§ **TASK DESCRIPTION**: All lines containing the string "transmit" must be copied from the entries.

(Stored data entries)
--------

<file path="config.mk">
export PLATFORM = sky130hd
export DESIGN_NAME = i2c_master_event_sequencer_unit
export DESIGN_NICKNAME = d
export VERILOG_FILES = /design/src/hdl/i2cmes_pkg.sv /design/src/hdl/i2cmes_wbuf.sv /design/src/hdl/i2cmes_ctrl.sv /design/src/hdl/i2cmes_skid.sv /design/src/hdl/i2c_master_event_sequencer_unit.sv
export SDC_FILE = /design/constraint.sdc
export NUM_CORES = 1
export LEC_CHECK = 0
export ABC_AREA = 1
export BUFFER_PORTS_ARGS = -buffer_cell sky130_fd_sc_hd__buf_2
export CORE_MARGIN = 3
export CORE_UTILIZATION = 50
export CTS_CLUSTER_SIZE = 24
export DETAILED_ROUTE_END_ITERATION = 8
export GPL_ROUTABILITY_DRIVEN = 0
export PLACE_DENSITY = 0.68
export SYNTH_ARGS = -nofsm -noshare
export SYNTH_HDL_FRONTEND = slang
export SYNTH_SLANG_ARGS = --single-unit
</file>
<file path="constraint.sdc">
create_clock -name aclk -period 4.7 [get_ports aclk]
set_clock_uncertainty 0.05 [all_clocks]
set_input_delay 1.41 -clock aclk [delete_from_list [all_inputs] [get_ports aclk]]
set_output_delay 1.41 -clock aclk [all_outputs]
set_load 0.1 [all_outputs]
</file>
<file path="src/hdl/i2cmes_pkg.sv">
`default_nettype none

package i2cmes_pkg;

    // input item opcodes
    localparam logic [1:0] OP_LOAD  = 2'd0;
    localparam logic [1:0] OP_START = 2'd1;
    localparam logic [1:0] OP_EVENT = 2'd2;

    // bus controller status codes
    localparam logic [7:0] SC_START        = 8'h08;
    localparam logic [7:0] SC_RESTART      = 8'h10;
    localparam logic [7:0] SC_ADDR_W_ACK   = 8'h18;
    localparam logic [7:0] SC_ADDR_W_NACK  = 8'h20;
    localparam logic [7:0] SC_DATA_W_ACK   = 8'h28;
    localparam logic [7:0] SC_DATA_W_NACK  = 8'h30;
    localparam logic [7:0] SC_ARB_LOST     = 8'h38;
    localparam logic [7:0] SC_ADDR_R_ACK   = 8'h40;
    localparam logic [7:0] SC_ADDR_R_NACK  = 8'h48;
    localparam logic [7:0] SC_DATA_R_ACK   = 8'h50;
    localparam logic [7:0] SC_DATA_R_NACK  = 8'h58;

    // address byte plus first data byte are consumed by one address ack
    localparam logic [7:0] ADDR_ACK_STEP = 8'd2;

    // bus actions
    localparam logic [2:0] ACT_NONE        = 3'd0;
    localparam logic [2:0] ACT_CLEAR_START = 3'd1;
    localparam logic [2:0] ACT_STOP        = 3'd2;
    localparam logic [2:0] ACT_RESTART     = 3'd3;
    localparam logic [2:0] ACT_ACK         = 3'd4;

    // transfer status
    localparam logic [1:0] ST_BUSY  = 2'd0;
    localparam logic [1:0] ST_OK    = 2'd1;
    localparam logic [1:0] ST_ERROR = 2'd2;

    // configuration register indexes
    localparam logic [1:0] CFG_WRITE_COUNT  = 2'd0;
    localparam logic [1:0] CFG_READ_COUNT   = 2'd1;
    localparam logic [1:0] CFG_REPEAT_START = 2'd2;
    localparam logic [1:0] CFG_READ_ADDRESS = 2'd3;

    typedef struct packed {
        logic [4:0] write_count;
        logic [7:0] read_count;
        logic       repeat_start_enable;
        logic [7:0] read_address;
    } cfg_t;

    typedef struct packed {
        logic [1:0] opcode;
        logic [7:0] status_code;
        logic [7:0] data_byte;
        logic [3:0] buffer_index;
    } item_t;

    typedef struct packed {
        logic       tx_valid;
        logic [7:0] tx_byte;
        logic [2:0] bus_action;
        logic       rx_valid;
        logic [7:0] rx_index;
        logic [7:0] rx_byte;
        logic [1:0] transfer_status;
    } result_t;

    typedef struct packed {
        logic    tx_from_buf;
        result_t res;
    } stage_t;

endpackage

`default_nettype wire

</file>
<file path="src/hdl/i2cmes_wbuf.sv">
`default_nettype none

module i2cmes_wbuf #(
    parameter int WRITE_DEPTH = 16,
    parameter int PW          = 4
) (
    input  wire logic          aclk,
    input  wire logic          wr_en,
    input  wire logic [PW-1:0] wr_addr,
    input  wire logic [7:0]    wr_data,
    input  wire logic          rd_en,
    input  wire logic [PW-1:0] rd_addr,
    output logic      [7:0]    rd_data
);

    logic [7:0] mem [WRITE_DEPTH];
    logic [7:0] rd_data_reg;

    // write port
    always_ff @(posedge aclk) begin
        if (wr_en) begin
            mem[wr_addr] <= wr_data;
        end
    end

    // registered read port
    always_ff @(posedge aclk) begin
        if (rd_en) begin
            rd_data_reg <= mem[rd_addr];
        end
    end

    assign rd_data = rd_data_reg;

endmodule

`default_nettype wire

</file>
<file path="src/hdl/i2cmes_ctrl.sv">
`default_nettype none

module i2cmes_ctrl #(
    parameter int WRITE_DEPTH = 16,
    parameter int PW          = 4
) (
    input  wire logic                aclk,
    input  wire logic                aresetn,
    input  wire logic                item_accept,
    input  wire i2cmes_pkg::item_t   item,
    input  wire i2cmes_pkg::cfg_t    cfg,
    input  wire logic                stage_ready,
    output logic                     stage_valid,
    output i2cmes_pkg::stage_t       stage,
    output logic                     buf_wr_en,
    output logic [PW-1:0]            buf_wr_addr,
    output logic                     buf_rd_en,
    output logic [PW-1:0]            buf_rd_addr
);

    import i2cmes_pkg::*;

    logic [PW-1:0] write_position_reg, write_position_next;
    logic [7:0]    write_remaining_reg, write_remaining_next;
    logic [7:0]    read_remaining_reg, read_remaining_next;
    logic [7:0]    read_position_reg, read_position_next;
    logic          repeat_pending_reg, repeat_pending_next;
    logic [1:0]    status_now_reg, status_now_next;
    logic          stage_valid_reg, stage_valid_next;
    stage_t        stage_reg, stage_next;
    logic [PW-1:0] pos_inc;
    logic          is_event;

    assign is_event = item_accept && (item.opcode == OP_EVENT);
    assign pos_inc  = (write_position_reg == PW'(WRITE_DEPTH - 1)) ?
                      '0 : write_position_reg + PW'(1);

    // buffer load, slots past the depth are dropped
    assign buf_wr_en   = item_accept && (item.opcode == OP_LOAD) &&
                         (9'(item.buffer_index) < 9'(WRITE_DEPTH));
    assign buf_wr_addr = PW'(item.buffer_index);
    assign buf_rd_en   = is_event;

    // transfer sequencing and event decode
    always_comb begin
        write_position_next  = write_position_reg;
        write_remaining_next = write_remaining_reg;
        read_remaining_next  = read_remaining_reg;
        read_position_next   = read_position_reg;
        repeat_pending_next  = repeat_pending_reg;
        status_now_next      = status_now_reg;
        stage_next           = '0;
        buf_rd_addr          = write_position_reg;

        if (item_accept && (item.opcode == OP_START)) begin
            write_position_next  = '0;
            write_remaining_next = 8'(cfg.write_count);
            read_remaining_next  = cfg.read_count;
            read_position_next   = '0;
            repeat_pending_next  = cfg.repeat_start_enable;
            status_now_next      = ST_BUSY;
        end else if (is_event) begin
            case (item.status_code)
                SC_START: begin
                    stage_next.res.bus_action = ACT_CLEAR_START;
                    stage_next.res.tx_valid   = 1'b1;
                    stage_next.tx_from_buf    = 1'b1;
                end
                SC_RESTART: begin
                    stage_next.res.bus_action = ACT_CLEAR_START;
                    stage_next.res.tx_valid   = 1'b1;
                    stage_next.res.tx_byte    = cfg.read_address;
                end
                SC_ADDR_W_ACK: begin
                    write_position_next     = pos_inc;
                    buf_rd_addr             = pos_inc;
                    stage_next.res.tx_valid = 1'b1;
                    stage_next.tx_from_buf  = 1'b1;
                    write_remaining_next    = (write_remaining_reg >= ADDR_ACK_STEP) ?
                                              write_remaining_reg - ADDR_ACK_STEP : '0;
                end
                SC_DATA_W_ACK: begin
                    if (write_remaining_reg != '0) begin
                        write_position_next     = pos_inc;
                        buf_rd_addr             = pos_inc;
                        stage_next.res.tx_valid = 1'b1;
                        stage_next.tx_from_buf  = 1'b1;
                        write_remaining_next    = write_remaining_reg - 8'd1;
                    end else if (repeat_pending_reg) begin
                        repeat_pending_next       = 1'b0;
                        stage_next.res.bus_action = ACT_RESTART;
                    end else begin
                        status_now_next           = ST_OK;
                        stage_next.res.bus_action = ACT_STOP;
                    end
                end
                SC_ADDR_W_NACK, SC_DATA_W_NACK, SC_ADDR_R_NACK: begin
                    stage_next.res.bus_action = ACT_STOP;
                    status_now_next           = ST_ERROR;
                end
                SC_ARB_LOST: begin
                    stage_next.res.bus_action = ACT_STOP;
                end
                SC_ADDR_R_ACK: begin
                    stage_next.res.bus_action = ACT_ACK;
                end
                SC_DATA_R_ACK: begin
                    stage_next.res.rx_valid = 1'b1;
                    stage_next.res.rx_index = read_position_reg;
                    stage_next.res.rx_byte  = item.data_byte;
                    if (read_remaining_reg <= 8'd1) begin
                        stage_next.res.bus_action = ACT_STOP;
                        status_now_next           = ST_OK;
                    end
                    read_position_next = read_position_reg + 8'd1;
                    if (read_remaining_reg != '0) begin
                        read_remaining_next = read_remaining_reg - 8'd1;
                    end
                end
                SC_DATA_R_NACK: begin
                    stage_next.res.rx_valid   = 1'b1;
                    stage_next.res.rx_index   = read_position_reg;
                    stage_next.res.rx_byte    = item.data_byte;
                    stage_next.res.bus_action = ACT_STOP;
                    status_now_next           = ST_OK;
                end
                default: begin
                    stage_next.res.bus_action = ACT_STOP;
                    status_now_next           = ST_ERROR;
                end
            endcase
        end
        stage_next.res.transfer_status = status_now_next;
    end

    // stage holds a result until the output side takes it
    assign stage_valid_next = is_event || (stage_valid_reg && !stage_ready);

    // sequencer state
    always_ff @(posedge aclk) begin
        if (!aresetn) begin
            write_position_reg  <= '0;
            write_remaining_reg <= '0;
            read_remaining_reg  <= '0;
            read_position_reg   <= '0;
            repeat_pending_reg  <= 1'b0;
            status_now_reg      <= ST_BUSY;
            stage_valid_reg     <= 1'b0;
        end else begin
            write_position_reg  <= write_position_next;
            write_remaining_reg <= write_remaining_next;
            read_remaining_reg  <= read_remaining_next;
            read_position_reg   <= read_position_next;
            repeat_pending_reg  <= repeat_pending_next;
            status_now_reg      <= status_now_next;
            stage_valid_reg     <= stage_valid_next;
        end
    end

    // result stage payload
    always_ff @(posedge aclk) begin
        if (is_event) begin
            stage_reg <= stage_next;
        end
    end

    assign stage_valid = stage_valid_reg;
    assign stage       = stage_reg;

endmodule

`default_nettype wire

</file>
<file path="src/hdl/i2cmes_skid.sv">
`default_nettype none

module i2cmes_skid (
    input  wire logic                aclk,
    input  wire logic                aresetn,
    input  wire logic                in_valid,
    input  wire i2cmes_pkg::result_t in_data,
    output logic                     in_ready,
    output logic                     out_valid,
    output i2cmes_pkg::result_t      out_data,
    input  wire logic                out_ready
);

    import i2cmes_pkg::*;

    logic    main_valid_reg;
    logic    skid_valid_reg;
    result_t main_reg;
    result_t skid_reg;
    logic    in_fire;

    assign in_ready = !skid_valid_reg;
    assign in_fire  = in_valid && in_ready;

    // valid flags
    always_ff @(posedge aclk) begin
        if (!aresetn) begin
            main_valid_reg <= 1'b0;
            skid_valid_reg <= 1'b0;
        end else if (skid_valid_reg) begin
            if (out_ready) begin
                skid_valid_reg <= 1'b0;
            end
        end else if (in_fire) begin
            if (main_valid_reg && !out_ready) begin
                skid_valid_reg <= 1'b1;
            end else begin
                main_valid_reg <= 1'b1;
            end
        end else if (out_ready) begin
            main_valid_reg <= 1'b0;
        end
    end

    // payload
    always_ff @(posedge aclk) begin
        if (skid_valid_reg) begin
            if (out_ready) begin
                main_reg <= skid_reg;
            end
        end else if (in_fire) begin
            if (main_valid_reg && !out_ready) begin
                skid_reg <= in_data;
            end else begin
                main_reg <= in_data;
            end
        end
    end

    assign out_valid = main_valid_reg;
    assign out_data  = main_reg;

endmodule

`default_nettype wire

</file>
<file path="src/hdl/i2c_master_event_sequencer_unit.sv">
`default_nettype none

// I2C master transaction sequencer. Load the write buffer with opcode 0
// items (slave address byte first), set the configuration registers, send a
// start item (opcode 1), then forward each bus controller status code as an
// event item (opcode 2); every event gives exactly one result with the byte
// to transmit, the bus action, any received byte and the transfer status.
// Load and start items give no result. One item is accepted per cycle unless
// the result stage is stalled; an event's result is registered in the decode
// stage, where the write buffer's registered read port delivers the transmit
// byte, and then in the output buffer. A two-entry output buffer keeps
// s_tready off any combinational path from m_tready. Configuration writes
// are always accepted and take effect on the next item.
module i2c_master_event_sequencer_unit #(
    parameter int WRITE_DEPTH = 16
) (
    input  wire logic        aclk,
    input  wire logic        aresetn,
    // configuration write channel
    input  wire logic        cfg_valid,
    output logic             cfg_ready,
    input  wire logic [1:0]  cfg_index,
    input  wire logic [7:0]  cfg_data,
    // input items
    input  wire logic        s_tvalid,
    output logic             s_tready,
    input  wire logic [23:0] s_tdata,  // status_code, data_byte, buffer_index, zero pad
    input  wire logic [1:0]  s_tuser,  // opcode
    // result items
    output logic             m_tvalid,
    input  wire logic        m_tready,
    output logic [31:0]      m_tdata,  // tx_byte, bus_action, rx_index, rx_byte,
                                       // transfer_status, zero pad
    output logic [1:0]       m_tuser   // tx_valid, rx_valid
);

    import i2cmes_pkg::*;

    localparam int PW = (WRITE_DEPTH > 1) ? $clog2(WRITE_DEPTH) : 1;

    cfg_t          cfg_reg;
    item_t         item;
    logic          s_accept;
    logic          stage_valid;
    stage_t        stage;
    logic          out_ready;
    logic          buf_wr_en;
    logic [PW-1:0] buf_wr_addr;
    logic          buf_rd_en;
    logic [PW-1:0] buf_rd_addr;
    logic [7:0]    buf_rd_data;
    result_t       stage_res;
    result_t       out_res;

    assign item.opcode       = s_tuser;
    assign item.status_code  = s_tdata[7:0];
    assign item.data_byte    = s_tdata[15:8];
    assign item.buffer_index = s_tdata[19:16];

    assign s_tready  = !stage_valid || out_ready;
    assign s_accept  = s_tvalid && s_tready;
    assign cfg_ready = 1'b1;

    // configuration registers
    always_ff @(posedge aclk) begin
        if (!aresetn) begin
            cfg_reg.write_count         <= 5'd1;
            cfg_reg.read_count          <= '0;
            cfg_reg.repeat_start_enable <= 1'b0;
            cfg_reg.read_address        <= '0;
        end else if (cfg_valid && cfg_ready) begin
            case (cfg_index)
                CFG_WRITE_COUNT:  cfg_reg.write_count         <= cfg_data[4:0];
                CFG_READ_COUNT:   cfg_reg.read_count          <= cfg_data;
                CFG_REPEAT_START: cfg_reg.repeat_start_enable <= cfg_data[0];
                CFG_READ_ADDRESS: cfg_reg.read_address        <= cfg_data;
                default: ;
            endcase
        end
    end

    i2cmes_ctrl #(
        .WRITE_DEPTH (WRITE_DEPTH),
        .PW          (PW)
    ) u_ctrl (
        .aclk        (aclk),
        .aresetn     (aresetn),
        .item_accept (s_accept),
        .item        (item),
        .cfg         (cfg_reg),
        .stage_ready (out_ready),
        .stage_valid (stage_valid),
        .stage       (stage),
        .buf_wr_en   (buf_wr_en),
        .buf_wr_addr (buf_wr_addr),
        .buf_rd_en   (buf_rd_en),
        .buf_rd_addr (buf_rd_addr)
    );

    i2cmes_wbuf #(
        .WRITE_DEPTH (WRITE_DEPTH),
        .PW          (PW)
    ) u_wbuf (
        .aclk    (aclk),
        .wr_en   (buf_wr_en),
        .wr_addr (buf_wr_addr),
        .wr_data (item.data_byte),
        .rd_en   (buf_rd_en),
        .rd_addr (buf_rd_addr),
        .rd_data (buf_rd_data)
    );

    // merge buffer read data into the staged result
    always_comb begin
        stage_res = stage.res;
        if (stage.tx_from_buf) begin
            stage_res.tx_byte = buf_rd_data;
        end
    end

    i2cmes_skid u_skid (
        .aclk      (aclk),
        .aresetn   (aresetn),
        .in_valid  (stage_valid),
        .in_data   (stage_res),
        .in_ready  (out_ready),
        .out_valid (m_tvalid),
        .out_data  (out_res),
        .out_ready (m_tready)
    );

    assign m_tdata = {3'd0, out_res.transfer_status, out_res.rx_byte, out_res.rx_index,
                      out_res.bus_action, out_res.tx_byte};
    assign m_tuser = {out_res.rx_valid, out_res.tx_valid};

    // a stalled stage must block new items
    a_stall_blocks_input: assert property (@(posedge aclk) disable iff (!aresetn)
        (stage_valid && !out_ready) |-> !s_tready)
        else $error("input accepted while result stage is stalled");

    // every accepted event lands in the result stage
    a_event_staged: assert property (@(posedge aclk) disable iff (!aresetn)
        (s_accept && (s_tuser == OP_EVENT)) |=> stage_valid)
        else $error("accepted event did not reach result stage");

    // received fields are zero unless a byte was received
    a_rx_zero: assert property (@(posedge aclk) disable iff (!aresetn)
        (m_tvalid && !m_tuser[1]) |-> (m_tdata[26:11] == '0))
        else $error("rx fields set without rx_valid");

    // a repeated start never carries a byte to transmit
    a_restart_no_tx: assert property (@(posedge aclk) disable iff (!aresetn)
        (m_tvalid && (m_tdata[10:8] == ACT_RESTART)) |-> !m_tuser[0])
        else $error("repeated start with tx_valid");

endmodule

`default_nettype wire

</file>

--------

§ **FINISHED EXERCISE**:
// to transmit, the bus action, any received byte and the transfer status.
// stage, where the write buffer's registered read port delivers the transmit
    // a repeated start never carries a byte to transmit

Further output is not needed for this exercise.